The task: Only lines that contain the string "start" should be returned from the material below.

Provided entries:
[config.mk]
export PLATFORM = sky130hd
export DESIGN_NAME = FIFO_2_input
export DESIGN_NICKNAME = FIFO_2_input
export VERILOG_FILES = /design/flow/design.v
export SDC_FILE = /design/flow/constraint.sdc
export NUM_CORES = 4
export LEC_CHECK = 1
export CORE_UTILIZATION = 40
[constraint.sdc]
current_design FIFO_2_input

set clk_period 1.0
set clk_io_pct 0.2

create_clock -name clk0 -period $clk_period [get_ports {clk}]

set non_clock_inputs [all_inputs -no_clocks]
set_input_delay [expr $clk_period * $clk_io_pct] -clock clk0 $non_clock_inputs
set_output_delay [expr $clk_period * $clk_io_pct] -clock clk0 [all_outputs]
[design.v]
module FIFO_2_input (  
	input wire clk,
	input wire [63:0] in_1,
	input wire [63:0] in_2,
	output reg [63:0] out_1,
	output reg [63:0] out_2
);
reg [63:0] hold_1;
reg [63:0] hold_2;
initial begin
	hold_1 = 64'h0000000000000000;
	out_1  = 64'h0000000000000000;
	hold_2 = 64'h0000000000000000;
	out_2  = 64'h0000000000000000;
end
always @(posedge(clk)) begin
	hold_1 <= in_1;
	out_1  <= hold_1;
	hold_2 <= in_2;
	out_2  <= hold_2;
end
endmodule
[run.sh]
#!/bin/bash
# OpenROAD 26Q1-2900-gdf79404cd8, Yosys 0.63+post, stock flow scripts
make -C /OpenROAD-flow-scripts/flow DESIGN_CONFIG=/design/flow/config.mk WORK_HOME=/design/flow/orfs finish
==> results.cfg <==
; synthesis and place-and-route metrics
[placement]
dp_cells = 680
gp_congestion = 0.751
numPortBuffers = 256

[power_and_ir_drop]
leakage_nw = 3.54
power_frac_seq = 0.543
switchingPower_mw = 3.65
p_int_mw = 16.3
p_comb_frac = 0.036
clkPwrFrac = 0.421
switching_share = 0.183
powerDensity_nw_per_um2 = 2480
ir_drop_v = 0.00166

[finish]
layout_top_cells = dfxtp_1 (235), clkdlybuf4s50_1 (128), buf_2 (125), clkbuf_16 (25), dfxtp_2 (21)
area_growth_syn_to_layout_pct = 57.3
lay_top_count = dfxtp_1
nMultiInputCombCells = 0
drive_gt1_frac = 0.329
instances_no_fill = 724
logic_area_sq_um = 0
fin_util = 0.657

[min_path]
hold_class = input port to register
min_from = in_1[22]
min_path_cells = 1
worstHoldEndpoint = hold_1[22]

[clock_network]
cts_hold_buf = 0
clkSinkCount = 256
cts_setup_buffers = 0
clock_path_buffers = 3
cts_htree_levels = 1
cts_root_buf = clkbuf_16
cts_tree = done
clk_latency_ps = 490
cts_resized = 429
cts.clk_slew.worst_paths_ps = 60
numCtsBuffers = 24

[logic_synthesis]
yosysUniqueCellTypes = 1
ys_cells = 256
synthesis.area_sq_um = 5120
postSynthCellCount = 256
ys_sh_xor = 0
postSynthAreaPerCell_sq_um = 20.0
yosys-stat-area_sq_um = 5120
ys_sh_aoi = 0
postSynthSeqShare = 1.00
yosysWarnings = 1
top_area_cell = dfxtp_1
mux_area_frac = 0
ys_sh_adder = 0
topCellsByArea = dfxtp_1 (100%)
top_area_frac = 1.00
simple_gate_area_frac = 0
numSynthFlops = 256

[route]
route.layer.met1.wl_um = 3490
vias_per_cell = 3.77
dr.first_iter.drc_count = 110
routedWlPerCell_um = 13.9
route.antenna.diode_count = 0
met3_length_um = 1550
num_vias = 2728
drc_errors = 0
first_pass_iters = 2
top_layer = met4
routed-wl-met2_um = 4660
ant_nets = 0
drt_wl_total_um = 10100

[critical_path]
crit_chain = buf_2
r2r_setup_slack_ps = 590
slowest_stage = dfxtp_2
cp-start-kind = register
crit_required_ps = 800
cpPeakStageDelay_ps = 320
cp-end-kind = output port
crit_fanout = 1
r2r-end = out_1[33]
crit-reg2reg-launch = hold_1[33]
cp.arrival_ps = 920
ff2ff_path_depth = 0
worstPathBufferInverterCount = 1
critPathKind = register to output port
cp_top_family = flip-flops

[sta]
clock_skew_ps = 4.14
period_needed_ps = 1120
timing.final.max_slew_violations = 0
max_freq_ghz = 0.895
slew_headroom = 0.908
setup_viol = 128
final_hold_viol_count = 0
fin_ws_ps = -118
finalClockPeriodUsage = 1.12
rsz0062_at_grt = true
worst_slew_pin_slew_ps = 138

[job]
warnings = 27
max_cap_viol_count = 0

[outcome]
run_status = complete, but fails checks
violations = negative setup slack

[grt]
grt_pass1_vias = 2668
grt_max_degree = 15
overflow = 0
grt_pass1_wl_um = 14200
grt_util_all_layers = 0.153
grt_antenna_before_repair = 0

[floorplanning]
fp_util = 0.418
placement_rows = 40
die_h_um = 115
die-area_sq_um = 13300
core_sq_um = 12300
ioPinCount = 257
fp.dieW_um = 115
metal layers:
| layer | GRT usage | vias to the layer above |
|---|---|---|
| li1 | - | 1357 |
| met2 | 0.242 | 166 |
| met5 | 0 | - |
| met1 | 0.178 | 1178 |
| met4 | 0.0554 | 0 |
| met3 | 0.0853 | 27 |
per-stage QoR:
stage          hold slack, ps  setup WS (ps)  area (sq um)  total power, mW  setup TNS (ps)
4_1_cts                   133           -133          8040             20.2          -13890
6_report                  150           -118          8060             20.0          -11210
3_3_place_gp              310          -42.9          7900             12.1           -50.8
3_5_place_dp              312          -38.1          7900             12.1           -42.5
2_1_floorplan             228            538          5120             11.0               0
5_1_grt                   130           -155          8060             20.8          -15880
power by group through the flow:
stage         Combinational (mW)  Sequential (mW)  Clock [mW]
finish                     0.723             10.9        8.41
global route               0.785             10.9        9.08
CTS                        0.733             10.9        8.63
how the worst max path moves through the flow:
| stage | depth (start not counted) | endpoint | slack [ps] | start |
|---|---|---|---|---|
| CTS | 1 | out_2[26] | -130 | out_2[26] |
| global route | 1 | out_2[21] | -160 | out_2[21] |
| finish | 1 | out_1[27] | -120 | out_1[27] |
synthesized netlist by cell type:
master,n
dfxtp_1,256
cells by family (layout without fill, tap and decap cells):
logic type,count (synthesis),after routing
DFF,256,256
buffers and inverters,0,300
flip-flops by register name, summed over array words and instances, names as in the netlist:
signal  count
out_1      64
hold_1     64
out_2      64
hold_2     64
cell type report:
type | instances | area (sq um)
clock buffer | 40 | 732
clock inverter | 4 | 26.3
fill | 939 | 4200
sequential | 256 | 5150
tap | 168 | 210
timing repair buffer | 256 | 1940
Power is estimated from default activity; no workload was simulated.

Your response:
cp-start-kind = register
| stage | depth (start not counted) | endpoint | slack [ps] | start |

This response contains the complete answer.